> **Required work**
Reproduce the records below exactly, but only between the lines holding "buffers and inverters,47,6230" and "met5: 35 / - / 0", inclusive.
***** Dataset content
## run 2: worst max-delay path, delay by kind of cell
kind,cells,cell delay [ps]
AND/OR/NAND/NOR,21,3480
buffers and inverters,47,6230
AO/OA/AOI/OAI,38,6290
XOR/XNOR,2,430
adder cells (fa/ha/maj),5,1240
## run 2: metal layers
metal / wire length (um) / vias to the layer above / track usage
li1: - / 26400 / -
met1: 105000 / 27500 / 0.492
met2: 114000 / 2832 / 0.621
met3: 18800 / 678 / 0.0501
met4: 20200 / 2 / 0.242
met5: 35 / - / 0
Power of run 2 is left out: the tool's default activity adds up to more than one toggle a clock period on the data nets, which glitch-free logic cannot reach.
--- src/rtl/narrow_store.sv ---
// narrow_store: store-path narrowing unit.
// Accepts one 32-bit register value with a byte/half/word size and checks it.
// The checks cover illegal size, misaligned address and representability in
// the narrow width. The value is then written little-endian, one byte per
// beat, onto a byte-wide memory port.
module narrow_store #(
  parameter int N_IN   = 32,
  parameter int ADDR_W = 32
) (
  input  logic              clk,
  input  logic              rstb,
  input  logic              req_valid,
  output logic              req_ready,
  input  logic [N_IN-1:0]   req_data,
  input  logic [ADDR_W-1:0] req_addr,
  input  logic [1:0]        req_size,
  input  logic              req_signed,
  output logic              mem_we,
  input  logic              mem_ready,
  output logic [ADDR_W-1:0] mem_addr,
  output logic [7:0]        mem_wdata,
  output logic              done,
  output logic              ovf,
  output logic              err
);

  typedef enum logic [1:0] {
    IDLE  = 2'd0,
    WRITE = 2'd1,
    DONE  = 2'd2
  } state_t;

  localparam logic [1:0] SIZE_BYTE = 2'b00;
  localparam logic [1:0] SIZE_HALF = 2'b01;
  localparam logic [1:0] SIZE_WORD = 2'b10;

  localparam logic [ADDR_W-1:0] ADDR_ONE = ADDR_W'(1);

  state_t            state;
  logic [N_IN-1:0]   data_q;      // bytes still to be written, next one in [7:0]
  logic [1:0]        beats_left;  // beats remaining after the one on the port
  logic              ovf_pend;    // representability result, shown at DONE

  logic              chk_err;
  logic              chk_ovf;
  logic [1:0]        chk_beats;

  // A misaligned or illegal-size request never touches memory.
  function automatic logic size_err(input logic [1:0] size,
                                    input logic [1:0] addr_lo);
    case (size)
      SIZE_BYTE: size_err = 1'b0;
      SIZE_HALF: size_err = addr_lo[0];
      SIZE_WORD: size_err = (addr_lo != 2'b00);
      default:   size_err = 1'b1;
    endcase
  endfunction

  // A value fits a signed narrow width when every bit above the narrow
  // sign bit matches it. It fits an unsigned width when all those upper bits
  // are zero.
  function automatic logic value_ovf(input logic [1:0]      size,
                                     input logic            is_signed,
                                     input logic [N_IN-1:0] data);
    logic byte_s_ok;
    logic half_s_ok;
    byte_s_ok = (&data[31:7])  || !(|data[31:7]);
    half_s_ok = (&data[31:15]) || !(|data[31:15]);
    case (size)
      SIZE_BYTE: value_ovf = is_signed ? !byte_s_ok : (|data[31:8]);
      SIZE_HALF: value_ovf = is_signed ? !half_s_ok : (|data[31:16]);
      default:   value_ovf = 1'b0;
    endcase
  endfunction

  // Request acceptance is decoded from state and forced low during reset.
  assign req_ready = rstb && (state == IDLE);

  // Evaluate the checks and the beat count for the request currently offered.
  always_comb begin
    // NOTE: every always_comb output gets a default first so no path leaves it unassigned, which would infer a latch.
    chk_beats = 2'd0;
    chk_err   = size_err(req_size, req_addr[1:0]);
    chk_ovf   = value_ovf(req_size, req_signed, req_data);
    case (req_size)
      SIZE_HALF: chk_beats = 2'd1;
      SIZE_WORD: chk_beats = 2'd3;
      default:   chk_beats = 2'd0;
    endcase
  end

  // Main controller: capture, beat sequencing with backpressure, completion pulse.
  always_ff @(posedge clk) begin
    // NOTE: state registers use non-blocking assignments so every register updates from pre-edge values.
    if (!rstb) begin
      state      <= IDLE;
      mem_we     <= 1'b0;
      mem_addr   <= '0;
      mem_wdata  <= '0;
      done       <= 1'b0;
      ovf        <= 1'b0;
      err        <= 1'b0;
      data_q     <= '0;
      beats_left <= '0;
      ovf_pend   <= 1'b0;
    end else begin
      case (state)
        IDLE: begin
          if (req_valid) begin
            if (chk_err) begin
              // Error wins over overflow; go straight to completion.
              state <= DONE;
              done  <= 1'b1;
              err   <= 1'b1;
              ovf   <= 1'b0;
            end else begin
              // First beat goes on the port in the very next cycle.
              state      <= WRITE;
              mem_we     <= 1'b1;
              mem_addr   <= req_addr;
              mem_wdata  <= req_data[7:0];
              data_q     <= req_data >> 8;
              beats_left <= chk_beats;
              ovf_pend   <= chk_ovf;
            end
          end
        end

        WRITE: begin
          // A stalled beat keeps address and data untouched.
          if (mem_ready) begin
            if (beats_left == 2'd0) begin
              state  <= DONE;
              mem_we <= 1'b0;
              done   <= 1'b1;
              ovf    <= ovf_pend;
              err    <= 1'b0;
            end else begin
              mem_addr   <= mem_addr + ADDR_ONE;
              mem_wdata  <= data_q[7:0];
              data_q     <= data_q >> 8;
              beats_left <= beats_left - 2'd1;
            end
          end
        end

        DONE: begin
          state    <= IDLE;
          done     <= 1'b0;
          ovf      <= 1'b0;
          err      <= 1'b0;
          ovf_pend <= 1'b0;
        end

        default: begin
          state  <= IDLE;
          mem_we <= 1'b0;
          done   <= 1'b0;
          ovf    <= 1'b0;
          err    <= 1'b0;
        end
      endcase
    end
  end

endmodule

--- config.mk ---
export PLATFORM = sky130hd
export DESIGN_NAME = narrow_store
export DESIGN_NICKNAME = d
export VERILOG_FILES = /design/src/rtl/narrow_store.sv
export SDC_FILE = /design/constraint.sdc
export NUM_CORES = 1
export LEC_CHECK = 0
export CAP_MARGIN = 30
export CORE_MARGIN = 8
export CORE_UTILIZATION = 48
export DETAILED_ROUTE_END_ITERATION = 10
export PLACE_DENSITY = 0.8
export SYNTH_ARGS = -nofsm -noshare
export SYNTH_HDL_FRONTEND = slang
export SYNTH_SLANG_ARGS = --single-unit
--- constraint.sdc ---
create_clock -name clk -period 2.3 [get_ports clk]
set_input_delay 0.345 -clock clk [delete_from_list [all_inputs] [get_ports clk]]
set_output_delay 0.345 -clock clk [all_outputs]
set_load 0.1 [all_outputs]
Yosys cells after proc, flatten, opt, wreduce, memory -nomap -nowiden
Index checks and enable logic that the tools add are counted.
{"block": "totals", "wordCells": 96, "inputBits": 71, "out_inout_bits": 45, "regBits": 81}
{"block": "classes", "n_reduce_logical": 24, "eq_ne": 10, "add_sub_neg": 2, "bitwise_logic": 1, "mux": 49}
{"cell": "$mux 32", "count": 8}
{"cell": "$pmux 32 s2", "count": 2}
{"cell": "$add 32x1->32 const B", "count": 1}
{"cell": "$mux 8", "count": 4}
{"cell": "$reduce_and 25->1", "count": 1}
{"cell": "$reduce_or 25->1", "count": 1}
{"cell": "$reduce_or 24->1", "count": 1}
{"cell": "$reduce_and 17->1", "count": 1}
{"cell": "$reduce_or 17->1", "count": 1}
{"cell": "$mux 1", "count": 16}
{"cell": "$mux 2", "count": 8}
{"cell": "$pmux 8 s2", "count": 1}
{"cell": "$reduce_or 16->1", "count": 1}
{"cell": "$ne 2x2->1 const B", "count": 6}
{"cell": "$pmux 2 s2", "count": 3}
{"cell": "$pmux 1 s2", "count": 5}
{"cell": "$reduce_and 5->1", "count": 2}
{"cell": "$logic_not 2->1", "count": 3}
{"cell": "$pmux 1 s3", "count": 2}
{"cell": "$reduce_and 3->1", "count": 2}
{"cell": "$reduce_bool 2->1", "count": 3}
{"cell": "$eq 2x1->1 const B", "count": 2}
{"cell": "$eq 2x2->1 const B", "count": 2}
{"cell": "$logic_not 1->1", "count": 4}
{"cell": "5 further kinds", "count": 6}

Depth between registers and ports, before layout
{"block": "depth", "word_depth": 9, "ltp_mapped": 9}

Worst setup path before layout
OpenSTA, ideal clock, no wires.
{"block": "synth_path", "path_kind": "input port to output port", "startpoint": "input rstb", "endpoint": "output req_ready", "path_buffers": 2, "required_ps": 1955, "cell_stages": 4, "path_slack_ps": -913, "arrival_ps": 2868, "cell_sequence": "clkbuf_1 > inv_2 > clkbuf_1 > nor3_1"}
{"block": "synth_between", "elab_chain_cells": 1}
{"item": "start: declaration", "line": "11", "text": "input logic rstb,"}
{"item": "$logic_and 1x1->1", "line": "77", "text": "assign req_ready = rstb && (state == IDLE);"}
{"item": "end: declaration", "line": "13", "text": "output logic req_ready,"}
No other way between the ends.

Worst setup path after layout
{"block": "layout_path", "startpoint": "input req_size[0]", "endpoint": "register mem_addr[20]"}
{"block": "layout_between", "elab_chain_cells": 4}
{"item": "start: declaration", "line": "16", "text": "input logic [1:0] req_size,"}
{"item": "$eq 2x2->1 (tied with other cells)", "line": "51", "text": "case (size)"}
{"item": "$pmux 1 s3 (*)", "line": "51"}
{"item": "$ne 2x2->1 (no source line) (*)"}
{"item": "$reduce_and 5->1 (no source line) (*)"}
{"item": "end signal: assignment", "line": "120", "text": "mem_addr <= req_addr;"}
{"item": "end signal: assignment", "line": "139", "text": "mem_addr <= mem_addr + ADDR_ONE;"}
{"item": "end: declaration", "line": "20", "text": "output logic [ADDR_W-1:0] mem_addr,"}
Mark *: on every way between the ends. The rest lies on a longest branch, timed or not.
A chain may end at the register's enable or synchronous reset.

==> summary.txt <==
STA
  – Post-route setup slack: 18.2 ps
  – Final Hold Viols: 0
  – Slew headroom: 57.5%
  – Setup Viol. Count Final: 0
  – Highest clock rate: 438 MHz
  – Period utilization: 99.2%
  – Pins Over Slew Limit: 0
  – Worst slew pin tran: 638 ps
  – Crit path time final: 2280 ps
  – Final Skew: 7.30 ps

Setup path
  – WP data required: 2580 ps
  – Setup Crit Path Kind: primary input to register
  – Arrival time worst endpoint: 2560 ps
  – CP delay by family, top: compound AO/OA/AOI/OAI gates
  – R2r setup slk: 330 ps
  – Crit path max fanout: 30
  – CP max stage cell: clkdlybuf4s50_1
  – R2R depth: 6
  – RR Startpoint: state[1]
  – Critical Path Sink Type: register
  – RR Endpoint: mem_addr[20]
  – WP buf/inv: 2
  – Crit-path cells: clkdlybuf4s50_1 > inv_1 > ha_1 > or2_2 > a211o_4 > and2_4 > a211o_1 > a21oi_1
  – Setup crit start kind: primary input
  – Max stage delay on crit path: 530 ps

Layout
  – Sequential cell area: 1500 um^2
  – Fin area: 5710 um^2
  – Fill cells: 696
  – Synth-to-Final Area Change: 39.2%
  – Footprint of the multi-input gates: 2440 um^2
  – Antenna diodes: 0
  – # nets final: 728
  – Share of layout cells above drive strength 1: 26.2%

Power
  – Net Sw Power: 0.00196 W
  – Combinational share of power: 42.2%
  – Switching power share of the total: 43.0%
  – Internal: 0.00260 W
  – Sequential Power Share: 34.8%
  – Power Dens Cells: 799 nW/um^2
  – Clock share of power: 23.0%
  – VDD IR max: 0.000513 V
  – Pleak: 2.16 nW

Placed design
  – GPL Wtd Cong: 0.903
  – Pre-CTS setup slack: -317 ps
  – DPL Wire Length: 9830 um
  – Post-DP Area: 5460 um^2
  – Buffers added on ports: 115

Floorplan
  – Boundary pin count: 116
  – CORE AREA: 8260 um^2
  – Initial core utilization: 49.7%
  – Die height: 108 um
  – Die X-Extent: 108 um
  – Row count: 33
  – DIE AREA: 11,800 um^2

Synthesis
  – Mapped Cells: 526
  – Ranking of synthesized cells by area: dfxtp_1, nand2_1, a21oi_1, a311oi_2, nor2_1
  – Yosys top cell by area: dfxtp_1
  – Mapped Area: 4100 um^2
  – Post-synthesis sequential area ratio: 35.6%
  – Most numerous cell in the Yosys netlist: nand2_1
  – Mapped Avg Cell Area: 7.80 um^2
  – Share of the synthesized area in the top cell type: 35.6%
  – Post-synth ARST share: 0%
  – Post-synth top flop: dfxtp_1
  – YS warnings: 0
  – Post-synth top cells: nand2_1, dfxtp_1, nor2_1
  – Post-synth EDFFs: 0
  – Syn Nets: 603
  – Count of different cell masters after synthesis: 55
  – Yosys reg bits: 73

Job
  – Max-Cap Viols: 0

Global routing
  – Initial antenna violation count: 0
  – Grt total ovfl: 0
  – Vias in the first global route: 4,557
  – Gr usage total: 23.0%
  – Pin count of the biggest net entering global routing: 50
  – First-pass GRT wire length: 22,100 um

Clocking
  – Clock Latency Late Sink: 350 ps
  – CTS clk-pin slew, worst paths: 80 ps
  – Root buffer cell: clkbuf_8
  – Cts bufs inserted: 9
  – CTS tree: yes
  – H-Tree Depth: 3
  – Setup Buffers After CTS: 0
  – Clock sinks: 73
  – CTS max path bufs: 2

Detailed routing
  – Final wirelength: 14,000 um
  – Via/cell ratio: 6.11
  – DR DRC count: 0
  – Routed length per instance: 18.3 um
  – Final ANT Viol Nets: 0
  – TritonRoute pass-1 iters: 5
  – DR vias: 4,653
  – 1st-iter DRT viols: 268

Hold path
  – Cell count of the worst hold path: 2
  – Class of the worst hold path: register to register
  – Hold_sp: data_q[16]
  – Worst hold endpoint: data_q[16]

Run status
  – Status: finished, final reports clean
[area by class of cell]
cell class	instances	area share, %
Clock buffer	12	2.72
Clock inverter	4	0.898
Multi-Input combinational cell	405	42.8
Inverter	7	0.460
Timing Repair Buffer	155	24.5
Sequential cell	73	26.3
Tap cell	105	2.30
[worst reg2reg max path: stages (launching register included)]
cell,delay (ps)
dfxtp_1,310
buf_4,180
nor2b_4,290
nand3b_1,290
and2_4,370
a211o_1,320
a21oi_1,140
[state kept, by name, summed over array words and instances, names as in the netlist, 2 cells and up]
signal      count
mem_addr       32
data_q         24
mem_wdata       8
beats_left      2
state           2
[power by group through the flow]
stage	Sequential (W)	Combinational [W]	Clock, W
global placement	0.00160	0.00184	0
global route	0.00160	0.00203	0.00111
floorplan	0.00225	0.000686	0
detailed placement	0.00161	0.00188	0
finish	0.00159	0.00193	0.00105
CTS	0.00158	0.00189	0.00106
[per-layer routing]
metal  part of all wire (%)  vias to the layer above  wire length, um  global-route usage [%]
met1                     41                     2175             5780                    28.3
li1                       -                     2193                -                       -
met2                     46                      243             6380                    37.3
met4                    3.1                        0              431                    9.58
met5                      0                        -                0                       0
met3                    9.8                       42             1370                    6.01
[per-stage QoR]
stage | TNS (ps) | util (%) | cells | power [W] | hold WS, ps
final | 0 | 69.2 | 761 | 0.00457 | 452
after global routing | -27.0 | 69.2 | 761 | 0.00475 | 482
after CTS | 0 | 68.6 | 760 | 0.00453 | 458
after detailed placement | -15920 | 66.1 | 744 | 0.00349 | 447
after global placement | -10660 | 66.1 | 744 | 0.00344 | 440
after floorplan | -57.1 | - | 526 | 0.00293 | 432
[worst max-delay path by stage]
stage               slack, ps            to         from  cells past startpoint
finish                     20  mem_addr[20]  req_size[0]                      8
global route               -8  mem_wdata[3]  req_size[0]                      9
detailed placement       -320   mem_addr[4]  req_size[0]                      9
floorplan                 -60     req_ready         rstb                      4
CTS                        30    data_q[13]  req_size[0]                      9
global placement         -210   mem_addr[2]  req_size[0]                      9
[timing repair]
| action | in CTS | in global routing |
|---|---|---|
| resized for setup | 0 | 5 |
| endpoints found under the setup margin | 0 | 16 |
| hold buffers | 0 | 0 |
[cell families after synthesis]
family,count (synthesis),synth area share [%]
AO/OA/AOI/OAI,148,27.4
adder cells (fa/ha/maj),6,1.83
buffers and inverters,48,5.67
flip-flops,73,35.6
AND/OR/NAND/NOR,251,29.5
[layout by cell type (no fill, tap or decap), types with 7 or more instances in the layout]
| cell | count |
|---|---|
| nand3_1 | 22 |
| nor3_1 | 10 |
| nand2_1 | 95 |
| nor4_1 | 8 |
| clkbuf_8 | 11 |
| nor2_1 | 55 |
| o221a_2 | 8 |
| nand4_1 | 18 |
| dfxtp_1 | 42 |
| o21ai_0 | 14 |
| buf_4 | 80 |
| dfxtp_2 | 30 |
| a31oi_1 | 8 |
| clkdlybuf4s50_1 | 70 |
| a311oi_1 | 14 |
| a311oi_2 | 14 |
| and3_1 | 7 |
| a21oi_1 | 46 |
No activity file was read; power rests on OpenSTA's default activity.
$ cat config.mk
export PLATFORM = sky130hd
export DESIGN_NAME = bitserial_alu_ctrl
export DESIGN_NICKNAME = d
export VERILOG_FILES = /design/src/rtl/bitserial_alu_ctrl_pkg.sv /design/src/rtl/bitserial_alu_ctrl.sv
export SDC_FILE = /design/constraint.sdc
export NUM_CORES = 1
export LEC_CHECK = 0
export BUFFER_PORTS_ARGS = -buffer_cell sky130_fd_sc_hd__buf_4
export CAP_MARGIN = 30
export CORE_ASPECT_RATIO = 1.25
export CORE_MARGIN = 10
export CORE_UTILIZATION = 25
export DETAILED_ROUTE_END_ITERATION = 8
export PLACE_DENSITY = 0.53
export SLEW_MARGIN = 20
export SYNTH_ARGS = -nofsm -noshare
export SYNTH_HDL_FRONTEND = slang
export SYNTH_SLANG_ARGS = --single-unit
$ cat constraint.sdc
create_clock -name clk -period 5.66 [get_ports clk]
set_input_delay 0.566 -clock clk [delete_from_list [all_inputs] [get_ports clk]]
set_output_delay 0.566 -clock clk [all_outputs]
set_load 0.01 [all_outputs]
### src/rtl/lsu_pkg.sv
// Shared op codes, FSM state encoding and exception codes for the LSU memory master.
package lsu_pkg;

    localparam logic [2:0] OP_LW  = 3'd0;
    localparam logic [2:0] OP_LH  = 3'd1;
    localparam logic [2:0] OP_LHU = 3'd2;
    localparam logic [2:0] OP_LB  = 3'd3;
    localparam logic [2:0] OP_LBU = 3'd4;
    localparam logic [2:0] OP_SW  = 3'd5;
    localparam logic [2:0] OP_SH  = 3'd6;
    localparam logic [2:0] OP_SB  = 3'd7;

    localparam logic [4:0] EXC_ADEL = 5'd4;
    localparam logic [4:0] EXC_ADES = 5'd5;

    typedef enum logic [1:0] {
        ST_IDLE = 2'd0,
        ST_REQ  = 2'd1,
        ST_WAIT = 2'd2,
        ST_DONE = 2'd3
    } lsu_state_t;

    function automatic logic is_load(input logic [2:0] op);
        return (op == OP_LW) || (op == OP_LH) || (op == OP_LHU) ||
               (op == OP_LB) || (op == OP_LBU);
    endfunction

endpackage

### src/rtl/lsu_mem_master_load_ext.sv
// Lane selection plus sign/zero extension of a returned read word.
module lsu_load_ext
    import lsu_pkg::*;
(
    input  logic [2:0]  op_code,
    input  logic [1:0]  lane,
    input  logic [31:0] rdata,
    output logic [31:0] result
);

    logic [7:0]  byte_val;
    logic [15:0] half_val;

    // Half-word loads only look at lane[1]; the low address bit is not meaningful for them.
    assign byte_val = rdata[{lane, 3'b000} +: 8];
    assign half_val = rdata[{lane[1], 4'b0000} +: 16];

    always_comb begin
        result = rdata;
        case (op_code)
            OP_LB:   result = {{24{byte_val[7]}}, byte_val};
            OP_LBU:  result = {24'd0, byte_val};
            OP_LH:   result = {{16{half_val[15]}}, half_val};
            OP_LHU:  result = {16'd0, half_val};
            default: result = rdata;
        endcase
    end

endmodule

### src/rtl/lsu_mem_master.sv
// Load/store initiator between the MEM stage and data memory (req/gnt/rvalid, with timeout).
// Optional alignment exceptions are enabled by defining LSU_ALIGN_EXC_EN.
module lsu_mem_master
    import lsu_pkg::*;
#(
    parameter int TIMEOUT_CYCLES = 255,
    parameter int ADDR_W         = 32
) (
    input  logic              clk,
    input  logic              reset,
    input  logic              op_valid,
    output logic              op_ready,
    input  logic [2:0]        op_code,
    input  logic [ADDR_W-1:0] op_addr,
    input  logic [31:0]       op_wdata,
    output logic              res_valid,
    output logic [31:0]       res_data,
    output logic              res_err,
    output logic              res_exc,
    output logic [4:0]        res_exc_code,
    output logic              mem_req,
    output logic              mem_we,
    output logic [ADDR_W-1:0] mem_addr,
    output logic [3:0]        mem_be,
    output logic [31:0]       mem_wdata,
    input  logic              mem_gnt,
    input  logic              mem_rvalid,
    input  logic [31:0]       mem_rdata
);

    lsu_state_t        state_q, state_d;
    logic [2:0]        op_q;
    logic [1:0]        lane_q;
    logic [15:0]       count_q;
    logic [ADDR_W-1:0] addr_q;
    logic              we_q;
    logic [3:0]        be_q;
    logic [31:0]       wdata_q;
    logic [31:0]       res_data_q;
    logic              res_err_q;
    logic              accept;
    logic              misaligned;
    logic              timeout_hit;
    logic [3:0]        be_d;
    logic [31:0]       wdata_d;
    logic [31:0]       load_result;

    assign accept      = op_valid && (state_q == ST_IDLE);
    assign timeout_hit = (count_q == 16'(TIMEOUT_CYCLES - 1));

`ifdef LSU_ALIGN_EXC_EN
    logic       res_exc_q;
    logic [4:0] res_exc_code_q;

    always_comb begin
        misaligned = 1'b0;
        case (op_code)
            OP_LW, OP_SW:         misaligned = (op_addr[1:0] != 2'b00);
            OP_LH, OP_LHU, OP_SH: misaligned = op_addr[0];
            default:              misaligned = 1'b0;
        endcase
    end

    always_ff @(posedge clk) begin
        if (reset) begin
            res_exc_q      <= 1'b0;
            res_exc_code_q <= 5'd0;
        end else if (accept) begin
            res_exc_q      <= misaligned;
            res_exc_code_q <= misaligned ? (is_load(op_code) ? EXC_ADEL : EXC_ADES) : 5'd0;
        end
    end

    assign res_exc      = res_exc_q;
    assign res_exc_code = res_exc_code_q;
`else
    assign misaligned   = 1'b0;
    assign res_exc      = 1'b0;
    assign res_exc_code = 5'd0;
`endif

    always_comb begin
        be_d    = 4'b1111;
        wdata_d = 32'd0;
        case (op_code)
            OP_SW: wdata_d = op_wdata;
            OP_SH: begin
                be_d    = op_addr[1] ? 4'b1100 : 4'b0011;
                wdata_d = {2{op_wdata[15:0]}};
            end
            OP_SB: begin
                be_d    = 4'b0001 << op_addr[1:0];
                wdata_d = {4{op_wdata[7:0]}};
            end
            default: ;
        endcase
    end

    lsu_load_ext u_load_ext (
        .op_code (op_q),
        .lane    (lane_q),
        .rdata   (mem_rdata),
        .result  (load_result)
    );

    // A grant or read response in the final timeout cycle takes priority over the abort.
    always_comb begin
        state_d = state_q;
        case (state_q)
            ST_IDLE: if (accept) state_d = misaligned ? ST_DONE : ST_REQ;
            ST_REQ: begin
                if (mem_gnt)          state_d = is_load(op_q) ? ST_WAIT : ST_DONE;
                else if (timeout_hit) state_d = ST_DONE;
            end
            ST_WAIT: if (mem_rvalid || timeout_hit) state_d = ST_DONE;
            ST_DONE: state_d = ST_IDLE;
            default: state_d = ST_IDLE;
        endcase
    end

    always_ff @(posedge clk) begin
        if (reset) begin
            state_q    <= ST_IDLE;
            op_q       <= OP_LW;
            lane_q     <= 2'b00;
            count_q    <= 16'd0;
            addr_q     <= '0;
            we_q       <= 1'b0;
            be_q       <= 4'd0;
            wdata_q    <= 32'd0;
            res_data_q <= 32'd0;
            res_err_q  <= 1'b0;
        end else begin
            state_q <= state_d;
            case (state_q)
                ST_IDLE: begin
                    if (accept) begin
                        op_q       <= op_code;
                        lane_q     <= op_addr[1:0];
                        addr_q     <= {op_addr[ADDR_W-1:2], 2'b00};
                        we_q       <= !is_load(op_code);
                        be_q       <= be_d;
                        wdata_q    <= wdata_d;
                        res_data_q <= 32'd0;
                        res_err_q  <= 1'b0;
                        count_q    <= 16'd0;
                    end
                end
                ST_REQ: begin
                    count_q <= count_q + 16'd1;
                    if (!mem_gnt && timeout_hit) res_err_q <= 1'b1;
                end
                ST_WAIT: begin
                    count_q <= count_q + 16'd1;
                    if (mem_rvalid)       res_data_q <= load_result;
                    else if (timeout_hit) res_err_q  <= 1'b1;
                end
                default: ;
            endcase
        end
    end

    assign op_ready  = (state_q == ST_IDLE);
    assign mem_req   = (state_q == ST_REQ);
    assign res_valid = (state_q == ST_DONE);
    assign mem_we    = we_q;
    assign mem_addr  = addr_q;
    assign mem_be    = be_q;
    assign mem_wdata = wdata_q;
    assign res_data  = res_data_q;
    assign res_err   = res_err_q;

endmodule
**********
> **Expected output**
buffers and inverters,47,6230
AO/OA/AOI/OAI,38,6290
XOR/XNOR,2,430
adder cells (fa/ha/maj),5,1240
## run 2: metal layers
metal / wire length (um) / vias to the layer above / track usage
li1: - / 26400 / -
met1: 105000 / 27500 / 0.492
met2: 114000 / 2832 / 0.621
met3: 18800 / 678 / 0.0501
met4: 20200 / 2 / 0.242
met5: 35 / - / 0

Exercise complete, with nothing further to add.